CPSC 035: Lab 8: HashTables

Due on Wednesday, April 13th (by the end of the day, U.S. Eastern Time).

Overview

The main goal for this lab is to gain experience working with hash tables. To that end, you will:

  1. Implement two new versions of the Dictionary ADT:

    • A LinearDictionary for a simpler dictionary implementation for small sets of elements.

    • A HashTable implementation that uses separate chaining (each chain will itself be a LinearDictionary).

  2. Apply your hash table implementation to create a simple program that counts words.

As usual, you can select your partner using Teammaker.

The URL for your repository will be:

git@github.swarthmore.edu:cs35-s22/lab08-<your-teamname>

Starting Code

Your starting code can be found in the appropriate repository for your team. The following is a description of the repository’s initial contents; bolded files are those which you must change in completing the lab.

  • adts/: As with your last lab, the ADT interface declarations are stored here.

  • Makefile: the build instructions for this lab.

  • linearDictionary.h/-inl.h: The LinearDictionary class you will be implementing to store collisions within your HashTable.
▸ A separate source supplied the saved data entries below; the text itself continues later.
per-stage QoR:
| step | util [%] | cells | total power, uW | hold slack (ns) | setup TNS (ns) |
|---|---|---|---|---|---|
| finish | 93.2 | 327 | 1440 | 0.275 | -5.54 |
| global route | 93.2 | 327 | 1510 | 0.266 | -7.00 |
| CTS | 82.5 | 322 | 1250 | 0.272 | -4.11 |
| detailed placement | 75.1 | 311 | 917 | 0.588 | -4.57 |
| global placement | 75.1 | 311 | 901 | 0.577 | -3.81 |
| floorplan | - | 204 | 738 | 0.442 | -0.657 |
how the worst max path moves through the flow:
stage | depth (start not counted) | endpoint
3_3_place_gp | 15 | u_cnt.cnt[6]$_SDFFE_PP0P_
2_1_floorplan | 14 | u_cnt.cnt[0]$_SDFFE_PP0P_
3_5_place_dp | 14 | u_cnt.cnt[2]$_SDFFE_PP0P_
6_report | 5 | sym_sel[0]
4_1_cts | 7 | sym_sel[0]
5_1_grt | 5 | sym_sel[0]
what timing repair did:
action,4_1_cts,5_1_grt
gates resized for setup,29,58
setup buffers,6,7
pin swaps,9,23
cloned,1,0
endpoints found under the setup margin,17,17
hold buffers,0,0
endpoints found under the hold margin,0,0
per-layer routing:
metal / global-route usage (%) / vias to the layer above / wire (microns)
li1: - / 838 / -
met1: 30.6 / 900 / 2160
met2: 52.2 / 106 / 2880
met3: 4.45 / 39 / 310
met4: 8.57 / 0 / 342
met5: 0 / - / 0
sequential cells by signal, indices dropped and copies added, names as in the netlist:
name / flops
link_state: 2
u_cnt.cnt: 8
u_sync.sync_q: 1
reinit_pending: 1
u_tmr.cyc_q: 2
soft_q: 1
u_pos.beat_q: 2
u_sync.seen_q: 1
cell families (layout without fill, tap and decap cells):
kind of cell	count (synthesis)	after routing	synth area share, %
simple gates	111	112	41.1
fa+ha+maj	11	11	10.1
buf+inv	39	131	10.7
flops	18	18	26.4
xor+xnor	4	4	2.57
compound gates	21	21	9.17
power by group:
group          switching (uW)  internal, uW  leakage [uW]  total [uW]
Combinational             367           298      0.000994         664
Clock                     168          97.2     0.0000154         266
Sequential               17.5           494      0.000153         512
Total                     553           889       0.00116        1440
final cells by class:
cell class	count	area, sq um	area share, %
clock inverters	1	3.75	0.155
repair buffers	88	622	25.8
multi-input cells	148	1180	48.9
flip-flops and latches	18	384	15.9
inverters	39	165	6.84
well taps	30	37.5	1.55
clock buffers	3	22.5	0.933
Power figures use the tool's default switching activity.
File: config.mk
export PLATFORM = sky130hd
export DESIGN_NAME = flash_rd_page_cache
export DESIGN_NICKNAME = d
export VERILOG_FILES = /design/src/rtl/frpc_pkg.sv /design/src/rtl/frpc_ctrl.sv /design/src/rtl/frpc_dpath.sv /design/src/rtl/flash_rd_page_cache.sv
export SDC_FILE = /design/constraint.sdc
export NUM_CORES = 1
export LEC_CHECK = 0
export CORE_MARGIN = 10
export CORE_UTILIZATION = 60
export CTS_CLUSTER_DIAMETER = 120
export DETAILED_ROUTE_END_ITERATION = 12
export GPL_TIMING_DRIVEN = 1
export HOLD_SLACK_MARGIN = 0.12
export PLACE_DENSITY = 0.85
export REMOVE_ABC_BUFFERS = 1
export SYNTH_ARGS = -nofsm -noshare
export SYNTH_HDL_FRONTEND = slang
export SYNTH_SLANG_ARGS = --single-unit
File: constraint.sdc
create_clock -name clk -period 57.8 [get_ports clk]
set_input_delay 11.56 -clock clk [delete_from_list [all_inputs] [get_ports clk]]
set_output_delay 11.56 -clock clk [all_outputs]
set_load 0.02 [all_outputs]
[config.mk]
export PLATFORM = sky130hd
export DESIGN_NAME = olmc_cell
export DESIGN_NICKNAME = d
export VERILOG_FILES = /design/src/rtl/olmc_pkg.sv /design/src/rtl/olmc_sum.sv /design/src/rtl/olmc_oe_mux.sv /design/src/rtl/olmc_fb_mux.sv /design/src/rtl/olmc_cell.sv
export SDC_FILE = /design/constraint.sdc
export NUM_CORES = 1
export LEC_CHECK = 0
export BUFFER_PORTS_ARGS = -buffer_cell sky130_fd_sc_hd__buf_2
export CAP_MARGIN = 5
export CORE_AREA = 2 2 39 41
export DETAILED_ROUTE_END_ITERATION = 16
export DIE_AREA = 0 0 41 43
export GPL_TIMING_DRIVEN = 0
export PLACE_DENSITY = 0.34
export SYNTH_ARGS = -nofsm -noshare
export SYNTH_HDL_FRONTEND = slang
export SYNTH_SLANG_ARGS = --single-unit
[constraint.sdc]
create_clock -name clk -period 1 [get_ports clk]
set_input_delay 0.05 -clock clk [delete_from_list [all_inputs] [get_ports clk]]
set_output_delay 0.05 -clock clk [all_outputs]
set_load 0.02 [all_outputs]
[src/rtl/olmc_pkg.sv]
package olmc_pkg;

  typedef enum logic [1:0] {
    MODE_SIMPLE = 2'b00,
    MODE_INPUT  = 2'b01,
    MODE_REG    = 2'b10,
    MODE_OESEL  = 2'b11
  } cell_mode_e;

  function automatic cell_mode_e decode_mode(input logic glb, input logic own);
    return cell_mode_e'({glb, own});
  endfunction

  function automatic logic oe_pick(input logic [1:0] sel, input logic dev_oe, input logic pt_oe);
    case (sel)
      2'b11:   return 1'b1;
      2'b10:   return dev_oe;
      2'b01:   return pt_oe;
      default: return 1'b0;
    endcase
  endfunction

endpackage

[src/rtl/olmc_sum.sv]
module olmc_sum #(
  parameter int N_TERMS = 8
) (
  input  logic [N_TERMS-1:0] pterm,
  input  logic               pol,
  output logic               sum_bit
);
  logic [N_TERMS:0] chain;

  assign chain[0] = 1'b0;
  for (genvar i = 0; i < N_TERMS; i++) begin : g_or
    assign chain[i+1] = chain[i] | pterm[i];
  end

  assign sum_bit = chain[N_TERMS] ^ pol;
endmodule

[src/rtl/olmc_oe_mux.sv]
module olmc_oe_mux
  import olmc_pkg::*;
(
  input  logic       clk,
  input  logic       rst,
  input  cell_mode_e mode,
  input  logic [1:0] oe_sel,
  input  logic       oe_pin,
  input  logic       pterm_oe,
  output logic       oe
);
  always_comb begin
    case (mode)
      MODE_SIMPLE: oe = 1'b1;
      MODE_INPUT:  oe = 1'b0;
      MODE_REG:    oe = oe_pin;
      default:     oe = oe_pick(oe_sel, oe_pin, pterm_oe);
    endcase
  end

  p_oe_code_low_r5: assert property (@(posedge clk) disable iff (rst)
    (mode == MODE_OESEL && oe_sel == 2'b00) |-> !oe);
  p_oe_code_high_r5: assert property (@(posedge clk) disable iff (rst)
    (mode == MODE_OESEL && oe_sel == 2'b11) |-> oe);
  p_simple_on_r6: assert property (@(posedge clk) disable iff (rst)
    (mode == MODE_SIMPLE) |-> oe);
endmodule

[src/rtl/olmc_fb_mux.sv]
module olmc_fb_mux
  import olmc_pkg::*;
(
  input  cell_mode_e mode,
  input  logic       nbr_mode,
  input  logic       q,
  input  logic       pin_in,
  input  logic       nbr_out,
  output logic       fb
);
  always_comb begin
    case (mode)
      MODE_REG:    fb = q;
      MODE_SIMPLE: fb = nbr_mode ? nbr_out : 1'b0;
      default:     fb = pin_in;
    endcase
  end
endmodule

[src/rtl/olmc_cell.sv]
module olmc_cell
  import olmc_pkg::*;
#(
  parameter int N_TERMS = 8
) (
  input  logic               clk,
  input  logic               rst,
  input  logic [N_TERMS-1:0] pterm,
  input  logic               pterm_oe,
  input  logic               pol,
  input  logic               glb_mode,
  input  logic               cell_mode,
  input  logic               nbr_mode,
  input  logic [1:0]         oe_sel,
  input  logic               oe_pin,
  input  logic               nbr_out,
  input  logic               pin_in,
  output logic               pin_out,
  output logic               pin_oe,
  output logic               fb
);
  cell_mode_e mode;
  logic       sum_bit;
  logic       q_reg;
  logic       reg_mode;

  assign mode     = decode_mode(glb_mode, cell_mode);
  assign reg_mode = (mode == MODE_REG);

  olmc_sum #(.N_TERMS(N_TERMS)) u_sum (
    .pterm   (pterm),
    .pol     (pol),
    .sum_bit (sum_bit)
  );

  always_ff @(posedge clk) begin
    if (rst) q_reg <= 1'b0;
    else     q_reg <= sum_bit;
  end

  olmc_oe_mux u_oe (
    .clk      (clk),
    .rst      (rst),
    .mode     (mode),
    .oe_sel   (oe_sel),
    .oe_pin   (oe_pin),
    .pterm_oe (pterm_oe),
    .oe       (pin_oe)
  );

  olmc_fb_mux u_fb (
    .mode    (mode),
    .nbr_mode(nbr_mode),
    .q       (q_reg),
    .pin_in  (pin_in),
    .nbr_out (nbr_out),
    .fb      (fb)
  );

  assign pin_out = reg_mode ? q_reg : sum_bit;

  p_capture_r2: assert property (@(posedge clk) disable iff (rst)
    !rst |=> (q_reg == $past(sum_bit)));
  p_reset_clear_r3: assert property (@(posedge clk)
    rst |=> (q_reg == 1'b0));
  p_reg_oe_r4: assert property (@(posedge clk) disable iff (rst)
    reg_mode |-> (pin_oe == oe_pin));
  p_input_off_r7: assert property (@(posedge clk) disable iff (rst)
    (mode == MODE_INPUT) |-> (!pin_oe && fb == pin_in));
  p_reg_fb_r8: assert property (@(posedge clk) disable iff (rst)
    reg_mode |-> (fb == pin_out));
endmodule

==> results of run 1 <==
## cell usage in the layout (no fill, tap or decap)
cell and count:
a21boi_2 1, a21oi_1 3, and3b_1 1, and3b_2 1, buf_2 19, buf_4 1
buf_6 2, dfxtp_1 1, inv_1 1, nand2_1 2, nor2b_1 1, nor3_1 1
nor4_4 2, o21a_1 1, o21ai_0 2, o31ai_2 1
## layer usage
layer | up-vias | routed length [um] | GRT usage (%)
li1 | 116 | - | -
met1 | 85 | 186 | 5.10
met2 | 23 | 152 | 8.44
met3 | 0 | 114 | 0.524
met4 | 0 | 0 | 0
met5 | - | 0 | 0
## power breakdown
group / internal, mW / total (mW) / switching [mW]
sequential: 0.0430 / 0.0442 / 0.00121
combinational: 0.0570 / 0.107 / 0.0498
clock: 0 / 0 / 0
total: 0.0999 / 0.151 / 0.0510
## cell type report
type	instances	area, um^2
Inverter	1	3.75
Tap cell	16	20.0
Timing Repair Buffer	22	125
Fill cell	156	1080
Multi-Input combinational cell	16	136
Sequential cell	1	20.0
## worst paths after layout
check	start	end	cells past startpoint
min	rst	q_reg$_SDFF_PP0_	2
max	pterm[3]	pin_out	5
## logic make-up (layout without fill, tap and decap cells)
family	Yosys count	after routing	synth area share, %
AO/OA/AOI/OAI	8	8	37.8
AND/OR/NAND/NOR	8	8	45.0
flip-flops	1	1	14.4
buffers and inverters	1	23	2.70
## timing repair
action	4_1_cts	5_1_grt
pin swaps	3	0
hold endpoints to repair	0	0
cloned	0	0
buffers inserted	0	0
setup endpoints to repair	1	1
hold buffers	0	0
gates resized for setup	2	4
## metrics by stage
stage               util (%)  power (mW)  std cells
floorplan                  -      0.0823         18
global placement        19.4       0.137         56
detailed placement      19.4       0.136         56
CTS                     20.3       0.142         56
global route            22.1       0.163         56
finish                  22.1       0.151         56
==> run_results.csv, run 1 <==
group,metric,value,unit
sta,period_minus_slack,0.969,ns
synth,syn_area_per_cell,7.72,um^2
grt,grt_max_degree,5,
detailed_routing,routed-via-count,224,
detailed_routing,drtIter0Drc,0,
power,p_leak,0.147,nW
setup_path,cp_slowest_cell,"nor4_4",
detailed_routing,drc,0,
cells_and_area,antenna_cells,0,
detailed_routing,detail-route-antenna-nets,0,
grt,antenna_found_initial,0,
grt,track_usage,4.40,%
synth,ys.flop_type,"dfxtp_1",
synth,yosysUniqueCellTypes,13,
synth,synthArstFlopShare,0,%
cells_and_area,area_delta_synth_final,120,%
clock_tree,clkSlewWorstSetupHoldPaths,0,ns
cells_and_area,drive_above_1_share,67.5,%
placed_design,gp_congestion,0.557,
synth,yosysMostFrequentCell,"a21oi_1",
floorplanning,pin_count,23,
floorplanning,die_y,43,um
setup_path,cp-end-kind,"output pin",
grt,gr-total-overflow,0,
synth,synth-edff-count,0,
hold_path,hold_class,"in2reg",
sta,fmaxAchievable,1030,MHz
sta,worst_slack,0.0309,ns
job,drv_cap,0,
synth,synth_top_area_share,18.0,%
setup_path,crit_family,"simple AND/OR/NAND/NOR gates",
synth,netlist_instances,18,
power,power.ir.vdd_worst,0.000208,V
synth,synth_commonest_cells,"a21oi_1 (3), nand2_1 (2), nor4_2 (2), o21ai_0 (2)",
grt,grt_first_pass_wirelength,586,um
setup_path,required,0.95,ns
grt,grt_pass1_vias,165,
sta,hold_viol,0,
synth,netlist_area,139,um^2
floorplanning,fp.coreArea,0.00138,mm^2
setup_path,critPathBufInv,2,
cells_and_area,largest_reg_flops,1,
synth,synth_largest_area_cell,"nor4_2",
floorplanning,die_area,0.00176,mm^2
setup_path,worst_ep_arrival_time,0.92,ns
detailed_routing,firstDrtPassIters,1,
placed_design,place.detailed.hpwl,403,um
setup_path,cpPeakStageDelay,0.29,ns
cells_and_area,nNetsFinal,62,
setup_path,cp_cell_sequence,"buf_2 -> nor4_4 -> and3b_2 -> o31ai_2 -> buf_4",
placed_design,io_buffers,22,
synth,ys_seq_area_share,14.4,%
synth,syn-num-nets,38,
sta,fin_hold_ws,0.221,ns
detailed_routing,routed_wl,452,um
placed_design,pre_cts_ws,-0.0539,ns
sta,worstMarginPinSlew,0.246,ns
sta,drv_slew,0,
sta,setup_violations,0,
sta,relSlewSlack,83.6,%
synth,ys_ff_latch,1,
floorplanning,die_w,41,um
sta,rsz0062_at_grt,"yes",
synth,synth_warnings,0,
detailed_routing,via_per_inst,4.00,
outcome,status,"finished clean",
placed_design,placed_cell_area,269,um^2
setup_path,cp_max_fo,2,
sta,tns,0,ns
setup_path,critPathKind,"in2out",
floorplanning,row_count,14,
detailed_routing,routedWlPerCell,8.07,um
power,power_density,495,mW/mm^2
floorplanning,start_util,10.0,%
sta,finalCritPeriodShare,96.9,%
setup_path,cp-start-kind,"input port",
cells_and_area,final_area,305,um^2
synth,synth_area_leaders,"nor4_2 (18%), dfxtp_1 (14%), a21oi_1 (11%), o31ai_2 (9.0%), and3b_2 (7.2%)",
No activity file was read; power rests on OpenSTA's default activity.
==> run 2: changes to the inputs <==
--- a/config.mk
+++ b/config.mk
@@ -12,6 +12,7 @@
 export DIE_AREA = 0 0 41 43
 export GPL_TIMING_DRIVEN = 0
 export PLACE_DENSITY = 0.34
+export SETUP_SLACK_MARGIN = 0.1
 export SYNTH_ARGS = -nofsm -noshare
 export SYNTH_HDL_FRONTEND = slang
 export SYNTH_SLANG_ARGS = --single-unit
==> constraint.sdc (replaced) <==
create_clock -name clk -period 0.9 [get_ports clk]
set_input_delay 0.045 -clock clk [delete_from_list [all_inputs] [get_ports clk]]
set_output_delay 0.045 -clock clk [all_outputs]
set_load 0.02 [all_outputs]
==> run 2 against run 1 <==
Effect of this change:
- the run now ends with setup timing left
- sequential power increased by 10%
- die area did not move
- power up 21%
- first-iteration DRC count rose by 1
- worst setup slack worse by 0.071 ns
- via count up 2.7%
- utilization increased by 2.1 points
- cell area increased by 9.4%
- combinational power grew 25%
- sequential share of layout area fell by 0.56 points
- worst hold slack about the same
==> run_results.csv, run 2 (synthesized netlist as in run 1, its figures left out) <==
group,metric,value,unit
cells_and_area,area_delta_synth_final,141,%
setup_path,cp_max_fo,2,
setup_path,cp-end-kind,"output pin",
detailed_routing,via_per_inst,4.04,
placed_design,io_buffers,22,
sta,hold_viol,0,
placed_design,pre_cts_ws,-0.177,ns
sta,setup_violations,2,
detailed_routing,routed_wl,481,um
grt,grt_max_degree,5,
floorplanning,die_w,41,um
cells_and_area,postLayoutCoreUtil,24.1,%
power,p_leak,0.158,nW
sta,finalCritPeriodShare,104,%
sta,drv_slew,0,
hold_path,min_from,"rst",
outcome,failed_checks,"setup timing",
power,power_density,547,mW/mm^2
grt,grt_first_pass_wirelength,621,um
detailed_routing,firstDrtPassIters,2,
outcome,status,"finished, violations left",
sta,worst_slack,-0.0404,ns
floorplanning,die_y,43,um
placed_design,dp_cells,56,
setup_path,crit_family,"simple AND/OR/NAND/NOR gates",
detailed_routing,drtIter0Drc,1,
setup_path,cp_cell_sequence,"buf_2 -> nor4_4 -> and3b_2 -> o31ai_4 -> buf_6",
setup_path,cp_slowest_cell,"nor4_4",
sta,relSlewSlack,84.9,%
placed_design,placed_cell_area,278,um^2
placed_design,gp_congestion,0.558,
grt,gr-total-overflow,0,
cells_and_area,nFillCells,147,
floorplanning,die_area,0.00176,mm^2
cells_and_area,largest_reg_flops,1,
sta,worstMarginPinSlew,0.225,ns
cells_and_area,final_area,334,um^2
cells_and_area,antenna_cells,0,
clock_tree,cts_hold_buf,0,
setup_path,cpPeakStageDelay,0.27,ns
power,power.ir.vdd_worst,0.000181,V
setup_path,worst_ep_arrival_time,0.90,ns
floorplanning,fp.coreArea,0.00138,mm^2
sta,rsz0062_at_grt,"yes",
floorplanning,pin_count,23,
cells_and_area,nNetsFinal,63,
detailed_routing,detail-route-antenna-nets,0,
setup_path,required,0.85,ns
detailed_routing,routed-via-count,230,
sta,fmaxAchievable,1060,MHz
sta,fin_hold_ws,0.221,ns
placed_design,place.detailed.hpwl,419,um
clock_tree,clkSlewWorstSetupHoldPaths,0,ns
cells_and_area,drive_above_1_share,70.7,%
setup_path,critPathBufInv,2,
cells_and_area,regArea,20.0,um^2
floorplanning,row_count,14,
grt,antenna_found_initial,0,
detailed_routing,routedWlPerCell,8.44,um
setup_path,cp-start-kind,"input port",
floorplanning,start_util,10.0,%
sta,period_minus_slack,0.940,ns
cells_and_area,most-common-layout-cells,"buf_2 (18), buf_6 (4), a21oi_1 (3)",
detailed_routing,drc,0,
cells_and_area,fin_cells,57,
cells_and_area,layout_commonest_cell,"buf_2",
setup_path,critPathKind,"in2out",
grt,grt_pass1_vias,181,
job,drv_cap,0,
grt,track_usage,4.60,%
hold_path,hold_class,"in2reg",
setup_path,crit_start,"pterm[5]",
cells_and_area,multi_input_area,148,um^2
run 2: cell types whose count changed in the layout (fill, tap and decap cells not counted), sizes merged:
| cell | before | now |
|---|---|---|
| buf | 22 | 23 |
run 2: layout make-up:
cell class | instances | area share, %
inverters | 1 | 1.12
multi-input cells | 16 | 44.2
flip-flops and latches | 1 | 5.99
well taps | 16 | 5.99
repair buffers | 23 | 42.7
run 2: repair_timing:
item | CTS | global route
buffers inserted | 1 | 0
resized for setup | 9 | 0
pin swaps | 5 | 2
endpoints found under the setup margin | 3 | 2
gates cloned | 0 | 0
run 2: worst paths after layout:
check	endpoint	slack, ns	depth (start not counted)
worst min-delay path	q_reg$_SDFF_PP0_	0.22	2
worst max-delay path	pin_out	-0.04	5
run 2: report_power, final:
group          switching [mW]  internal (mW)
sequential            0.00111         0.0477
combinational          0.0598         0.0741
clock                       0              0
run 2: stage by stage:
step           power, mW  TNS, ns
2_1_floorplan     0.0966        0
3_3_place_gp       0.157   -0.167
3_5_place_dp       0.156   -0.177
4_1_cts            0.184  -0.0951
5_1_grt            0.196   -0.216
6_report           0.183  -0.0723
run 2: per-layer routing:
layer | up-vias | GRT usage (%) | part of all wire [%]
met3 | 0 | 1.57 | 20
met1 | 92 | 5.41 | 40
met4 | 0 | 0 | 0
met2 | 22 | 8.13 | 40
met5 | - | 0 | 0
li1 | 116 | - | -
==> run 3: changes to the inputs <==
--- a/config.mk
+++ b/config.mk
@@ -7,11 +7,13 @@
 export LEC_CHECK = 0
 export BUFFER_PORTS_ARGS = -buffer_cell sky130_fd_sc_hd__buf_2
 export CAP_MARGIN = 5
-export CORE_AREA = 2 2 39 41
+export CELL_PAD_IN_SITES_DETAIL_PLACEMENT = 2
+export CELL_PAD_IN_SITES_GLOBAL_PLACEMENT = 2
+export CORE_MARGIN = 2
+export CORE_UTILIZATION = 10
 export DETAILED_ROUTE_END_ITERATION = 16
-export DIE_AREA = 0 0 41 43
 export GPL_TIMING_DRIVEN = 0
-export PLACE_DENSITY = 0.34
+export PLACE_DENSITY = 0.7
 export SETUP_SLACK_MARGIN = 0.1
 export SYNTH_ARGS = -nofsm -noshare
 export SYNTH_HDL_FRONTEND = slang
==> run 3 against run 2 <==
Effect of this change:
- the run still ends with setup timing left
- largest cell class unchanged
- critical path depth is the same
- global-route usage increased by 4.3 points
- utilization up 2.2 points
- wire length rose by 42%
==> run_results.csv, run 3 (synthesized netlist as in run 1, its figures left out) <==
group,metric,value,unit
outcome,status,"finished, violations left",
outcome,failed_checks,"setup timing",
sta,period_minus_slack,0.950,ns
detailed_routing,routed_wl,684,um
placed_design,place.detailed.hpwl,566,um
sta,setup_violations,2,
setup_path,required,0.85,ns
grt,track_usage,8.86,%
floorplanning,die_w,41.3,um
floorplanning,fp.coreArea,0.00130,mm^2
cells_and_area,most-common-layout-cells,"buf_2 (17), buf_6 (3)",
clock_tree,cts_hold_buf,0,
job,drv_cap,0,
setup_path,worst_ep_arrival_time,0.91,ns
grt,grt_first_pass_wirelength,1020,um
cells_and_area,layout_commonest_cell,"buf_2",
power,power_density,570,mW/mm^2
hold_path,min_from,"rst",
sta,relSlewSlack,84.5,%
power,power.total,0.195,mW
grt,grt_busiest_layer,"met2",
sta,fmaxAchievable,1050,MHz
floorplanning,row_count,13,
setup_path,cp_max_fo,2,
setup_path,cp-end-kind,"output pin",
floorplanning,pin_count,23,
cells_and_area,nNetsFinal,63,
hold_path,worstHoldEndpoint,"q_reg$_SDFF_PP0_",
detailed_routing,routedWlPerCell,12.2,um
detailed_routing,via_per_inst,4.29,
setup_path,critPathKind,"in2out",
grt,grt_max_degree,5,
grt,met2_usage,15.2,%
grt,grt_pass1_vias,232,
sta,worstMarginPinSlew,0.231,ns
detailed_routing,drtIter0Drc,0,
cells_and_area,largest_reg_flops,1,
floorplanning,die_area,0.00170,mm^2
sta,drv_slew,0,
cells_and_area,drive_above_1_share,73.2,%
cells_and_area,area_delta_synth_final,147,%
sta,finalCritPeriodShare,106,%
cells_and_area,postLayoutCoreUtil,26.3,%
grt,grt_util_met1,12.4,%
grt,gr-total-overflow,0,
detailed_routing,firstDrtPassIters,1,
cells_and_area,antenna_cells,0,
hold_path,hold_class,"in2reg",
hold_path,min_delay_path_depth,2,
power,p_leak,0.161,nW
sta,rsz0062_at_grt,"yes",
placed_design,gp_congestion,0.650,
detailed_routing,drc,0,
sta,worst_slack,-0.0504,ns
setup_path,cp-start-kind,"input port",
cells_and_area,final_area,343,um^2
power,power.ir.vdd_worst,0.000167,V
sta,fin_hold_ws,0.221,ns
sta,hold_viol,0,
clock_tree,clkSlewWorstSetupHoldPaths,0,ns
placed_design,io_buffers,22,
grt,antenna_found_initial,0,
floorplanning,start_util,10.7,%
detailed_routing,detail-route-antenna-nets,0,
detailed_routing,routed-via-count,240,
floorplanning,die_y,41.3,um
grt,gr-usage-met3,1.09,%
placed_design,placed_cell_area,277,um^2
-- run 3: timing repair --
item                       CTS  global route
setup buffers                1             0
pin swaps                    5             3
resized for setup            8             6
setup endpoints to repair    2             4
-- run 3: worst max-delay path by stage --
stage,startpoint,to
floorplan,pterm[1],pin_out
global placement,pterm[4],pin_out
detailed placement,pterm[4],pin_out
CTS,pterm[3],pin_out
global route,pterm[3],pin_out
finish,pterm[7],pin_out
-- run 3: area by class of cell --
type                    instances  area, um^2
fillers                       166         958
multi-input cells              16         151
repair buffers                 23         149
flip-flops and latches          1        20.0
well taps                      15        18.8
inverters                       1        3.75
-- run 3: where the power goes --
| part | leakage, nW | switching (mW) | internal, mW | total [mW] |
|---|---|---|---|---|
| Sequential | 0.00834 | 0.00108 | 0.0477 | 0.0488 |
| Clock | 0 | 0 | 0 | 0 |
| Combinational | 0.152 | 0.0661 | 0.0806 | 0.147 |
-- run 3: worst max-delay path: stages --
cell     delay, ns
buf_6         0.10
nor4_4        0.29
and3b_2       0.26
o31ai_4       0.08
buf_6         0.14
-- run 3: through the flow --
stage	setup WS (ns)	setup TNS [ns]	std cells
6_report	-0.0504	-0.0589	56
3_5_place_dp	-0.171	-0.171	55
4_1_cts	-0.0561	-0.0784	56
5_1_grt	-0.102	-0.197	56
3_3_place_gp	-0.154	-0.154	55
2_1_floorplan	0.0703	0	18
-- run 3: per-layer routing --
layer / up-vias / routed length [um]
met5: - / 0
met4: 0 / 0
met3: 0 / 63
met2: 15 / 325
met1: 110 / 295
li1: 115 / -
  • hashTable.h/-inl.h: the HashTable class implementation files.

  • hashFunctions.h/cpp: Simple hash functions for integer and string keys, similar to hashes we saw in class.

  • tests.cpp: Unit test wrapper that will call provided tests for all three classes you will define. The tests for the classes are in testLinearDictionary.cpp and testHashTable.cpp.

  • manualTests.cpp: A "sandbox" test program that you can use while you develop your program.

  • main.cpp: a simple program that counts words

Part I: Linear Dictionary Implementation

We recommend that you implement a LinearDictionary as a vector of key-value pairs. All of the operations should run in \(O(n)\) time. You may be thinking: “Why would I want such an inefficient implementation of the Dictionary ADT?” The answer is that, for very small dictionaries, simpler implementations perform much better as they have a smaller constant overhead.

We will use the LinearDictionary to represent the chain of collisions in our HashTable. Because we expect each chain to be relatively short, the LinearDictionary provides a nice abstraction that will be efficient enough for our purposes.

Incrementally develop and test your linear dictionary as you implement using manualTests.cpp. We recommend starting with your constructor, insert, and either get or contains. Once you are satisfied with your dictionary’s ability to add and find items, finish implementing the remaining methods one at a time.

Unit tests have been provided for this lab; once you have completed your LinearDictionary implementation, the appropriate unit tests should pass.

$ make tests
$ ./tests linearDictionary
Success: 11 tests passed.
Test time: 0.06 seconds.

Removing From a vector

Implementing the various methods will require you to manipulate the underlying vector you are using to store key-value pairs.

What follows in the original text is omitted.